*** The data ***

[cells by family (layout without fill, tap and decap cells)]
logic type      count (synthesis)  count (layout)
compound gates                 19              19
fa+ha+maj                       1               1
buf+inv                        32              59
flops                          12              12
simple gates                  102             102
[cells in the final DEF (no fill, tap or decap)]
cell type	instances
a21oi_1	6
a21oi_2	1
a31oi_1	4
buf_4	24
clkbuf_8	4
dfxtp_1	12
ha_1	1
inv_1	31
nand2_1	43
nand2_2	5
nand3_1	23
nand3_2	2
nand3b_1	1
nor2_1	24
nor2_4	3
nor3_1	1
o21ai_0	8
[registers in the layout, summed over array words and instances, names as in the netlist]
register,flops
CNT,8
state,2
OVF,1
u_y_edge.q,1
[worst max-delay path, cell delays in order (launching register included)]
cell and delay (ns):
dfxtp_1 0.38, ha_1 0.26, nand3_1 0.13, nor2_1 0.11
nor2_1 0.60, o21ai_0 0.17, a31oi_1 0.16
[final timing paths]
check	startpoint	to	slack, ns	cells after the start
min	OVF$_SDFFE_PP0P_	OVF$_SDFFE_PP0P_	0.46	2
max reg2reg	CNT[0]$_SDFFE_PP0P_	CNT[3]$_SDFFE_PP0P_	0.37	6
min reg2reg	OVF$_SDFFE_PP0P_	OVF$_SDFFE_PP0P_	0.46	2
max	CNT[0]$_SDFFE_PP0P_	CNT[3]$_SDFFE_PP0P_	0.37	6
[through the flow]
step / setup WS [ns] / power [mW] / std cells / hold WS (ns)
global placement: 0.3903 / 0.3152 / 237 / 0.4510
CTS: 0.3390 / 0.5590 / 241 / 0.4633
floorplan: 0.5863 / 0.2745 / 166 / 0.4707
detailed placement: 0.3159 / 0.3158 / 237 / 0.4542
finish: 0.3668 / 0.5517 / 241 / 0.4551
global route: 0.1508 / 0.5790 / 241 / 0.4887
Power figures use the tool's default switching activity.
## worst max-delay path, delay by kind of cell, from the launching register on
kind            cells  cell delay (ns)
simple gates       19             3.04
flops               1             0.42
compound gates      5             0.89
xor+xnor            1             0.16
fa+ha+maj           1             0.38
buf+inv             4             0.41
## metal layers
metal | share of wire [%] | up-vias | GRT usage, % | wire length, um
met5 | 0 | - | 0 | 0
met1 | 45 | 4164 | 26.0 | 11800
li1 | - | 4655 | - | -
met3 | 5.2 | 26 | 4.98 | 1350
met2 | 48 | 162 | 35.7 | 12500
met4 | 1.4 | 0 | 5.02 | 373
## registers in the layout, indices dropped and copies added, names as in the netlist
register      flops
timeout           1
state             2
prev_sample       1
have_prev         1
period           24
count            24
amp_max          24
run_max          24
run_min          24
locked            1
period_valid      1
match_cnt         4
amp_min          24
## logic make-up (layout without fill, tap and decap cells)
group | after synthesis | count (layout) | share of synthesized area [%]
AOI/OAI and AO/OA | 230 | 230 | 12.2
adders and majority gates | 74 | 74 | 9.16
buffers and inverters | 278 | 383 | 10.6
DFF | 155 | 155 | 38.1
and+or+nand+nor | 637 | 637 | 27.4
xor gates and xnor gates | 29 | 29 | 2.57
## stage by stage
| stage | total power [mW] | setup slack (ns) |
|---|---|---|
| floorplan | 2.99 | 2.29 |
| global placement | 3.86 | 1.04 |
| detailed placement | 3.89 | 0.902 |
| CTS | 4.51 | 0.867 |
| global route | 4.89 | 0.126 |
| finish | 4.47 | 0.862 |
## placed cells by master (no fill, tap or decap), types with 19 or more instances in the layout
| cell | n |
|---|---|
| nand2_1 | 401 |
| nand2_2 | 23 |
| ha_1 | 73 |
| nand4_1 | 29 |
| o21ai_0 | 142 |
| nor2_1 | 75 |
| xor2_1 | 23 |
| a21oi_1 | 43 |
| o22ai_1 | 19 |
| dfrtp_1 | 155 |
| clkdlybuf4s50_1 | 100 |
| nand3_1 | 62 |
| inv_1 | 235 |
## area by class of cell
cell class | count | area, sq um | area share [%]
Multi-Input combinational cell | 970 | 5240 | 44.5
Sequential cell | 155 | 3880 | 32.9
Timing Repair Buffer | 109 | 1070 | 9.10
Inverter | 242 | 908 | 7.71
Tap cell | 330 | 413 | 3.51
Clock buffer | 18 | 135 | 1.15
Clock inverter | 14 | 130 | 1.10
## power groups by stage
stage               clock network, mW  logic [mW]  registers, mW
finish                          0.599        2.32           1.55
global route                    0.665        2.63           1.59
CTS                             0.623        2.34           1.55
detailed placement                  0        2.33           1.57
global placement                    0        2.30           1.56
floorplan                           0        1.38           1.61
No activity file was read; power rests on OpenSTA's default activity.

***

Instructions for the task =>
Reproduce the entries above in full, exactly as they read.

The completed task =>
[cells by family (layout without fill, tap and decap cells)]
logic type      count (synthesis)  count (layout)
compound gates                 19              19
fa+ha+maj                       1               1
buf+inv                        32              59
flops                          12              12
simple gates                  102             102
[cells in the final DEF (no fill, tap or decap)]
cell type	instances
a21oi_1	6
a21oi_2	1
a31oi_1	4
buf_4	24
clkbuf_8	4
dfxtp_1	12
ha_1	1
inv_1	31
nand2_1	43
nand2_2	5
nand3_1	23
nand3_2	2
nand3b_1	1
nor2_1	24
nor2_4	3
nor3_1	1
o21ai_0	8
[registers in the layout, summed over array words and instances, names as in the netlist]
register,flops
CNT,8
state,2
OVF,1
u_y_edge.q,1
[worst max-delay path, cell delays in order (launching register included)]
cell and delay (ns):
dfxtp_1 0.38, ha_1 0.26, nand3_1 0.13, nor2_1 0.11
nor2_1 0.60, o21ai_0 0.17, a31oi_1 0.16
[final timing paths]
check	startpoint	to	slack, ns	cells after the start
min	OVF$_SDFFE_PP0P_	OVF$_SDFFE_PP0P_	0.46	2
max reg2reg	CNT[0]$_SDFFE_PP0P_	CNT[3]$_SDFFE_PP0P_	0.37	6
min reg2reg	OVF$_SDFFE_PP0P_	OVF$_SDFFE_PP0P_	0.46	2
max	CNT[0]$_SDFFE_PP0P_	CNT[3]$_SDFFE_PP0P_	0.37	6
[through the flow]
step / setup WS [ns] / power [mW] / std cells / hold WS (ns)
global placement: 0.3903 / 0.3152 / 237 / 0.4510
CTS: 0.3390 / 0.5590 / 241 / 0.4633
floorplan: 0.5863 / 0.2745 / 166 / 0.4707
detailed placement: 0.3159 / 0.3158 / 237 / 0.4542
finish: 0.3668 / 0.5517 / 241 / 0.4551
global route: 0.1508 / 0.5790 / 241 / 0.4887
Power figures use the tool's default switching activity.
## worst max-delay path, delay by kind of cell, from the launching register on
kind            cells  cell delay (ns)
simple gates       19             3.04
flops               1             0.42
compound gates      5             0.89
xor+xnor            1             0.16
fa+ha+maj           1             0.38
buf+inv             4             0.41
## metal layers
metal | share of wire [%] | up-vias | GRT usage, % | wire length, um
met5 | 0 | - | 0 | 0
met1 | 45 | 4164 | 26.0 | 11800
li1 | - | 4655 | - | -
met3 | 5.2 | 26 | 4.98 | 1350
met2 | 48 | 162 | 35.7 | 12500
met4 | 1.4 | 0 | 5.02 | 373
## registers in the layout, indices dropped and copies added, names as in the netlist
register      flops
timeout           1
state             2
prev_sample       1
have_prev         1
period           24
count            24
amp_max          24
run_max          24
run_min          24
locked            1
period_valid      1
match_cnt         4
amp_min          24
## logic make-up (layout without fill, tap and decap cells)
group | after synthesis | count (layout) | share of synthesized area [%]
AOI/OAI and AO/OA | 230 | 230 | 12.2
adders and majority gates | 74 | 74 | 9.16
buffers and inverters | 278 | 383 | 10.6
DFF | 155 | 155 | 38.1
and+or+nand+nor | 637 | 637 | 27.4
xor gates and xnor gates | 29 | 29 | 2.57
## stage by stage
| stage | total power [mW] | setup slack (ns) |
|---|---|---|
| floorplan | 2.99 | 2.29 |
| global placement | 3.86 | 1.04 |
| detailed placement | 3.89 | 0.902 |
| CTS | 4.51 | 0.867 |
| global route | 4.89 | 0.126 |
| finish | 4.47 | 0.862 |
## placed cells by master (no fill, tap or decap), types with 19 or more instances in the layout
| cell | n |
|---|---|
| nand2_1 | 401 |
| nand2_2 | 23 |
| ha_1 | 73 |
| nand4_1 | 29 |
| o21ai_0 | 142 |
| nor2_1 | 75 |
| xor2_1 | 23 |
| a21oi_1 | 43 |
| o22ai_1 | 19 |
| dfrtp_1 | 155 |
| clkdlybuf4s50_1 | 100 |
| nand3_1 | 62 |
| inv_1 | 235 |
## area by class of cell
cell class | count | area, sq um | area share [%]
Multi-Input combinational cell | 970 | 5240 | 44.5
Sequential cell | 155 | 3880 | 32.9
Timing Repair Buffer | 109 | 1070 | 9.10
Inverter | 242 | 908 | 7.71
Tap cell | 330 | 413 | 3.51
Clock buffer | 18 | 135 | 1.15
Clock inverter | 14 | 130 | 1.10
## power groups by stage
stage               clock network, mW  logic [mW]  registers, mW
finish                          0.599        2.32           1.55
global route                    0.665        2.63           1.59
CTS                             0.623        2.34           1.55
detailed placement                  0        2.33           1.57
global placement                    0        2.30           1.56
floorplan                           0        1.38           1.61
No activity file was read; power rests on OpenSTA's default activity.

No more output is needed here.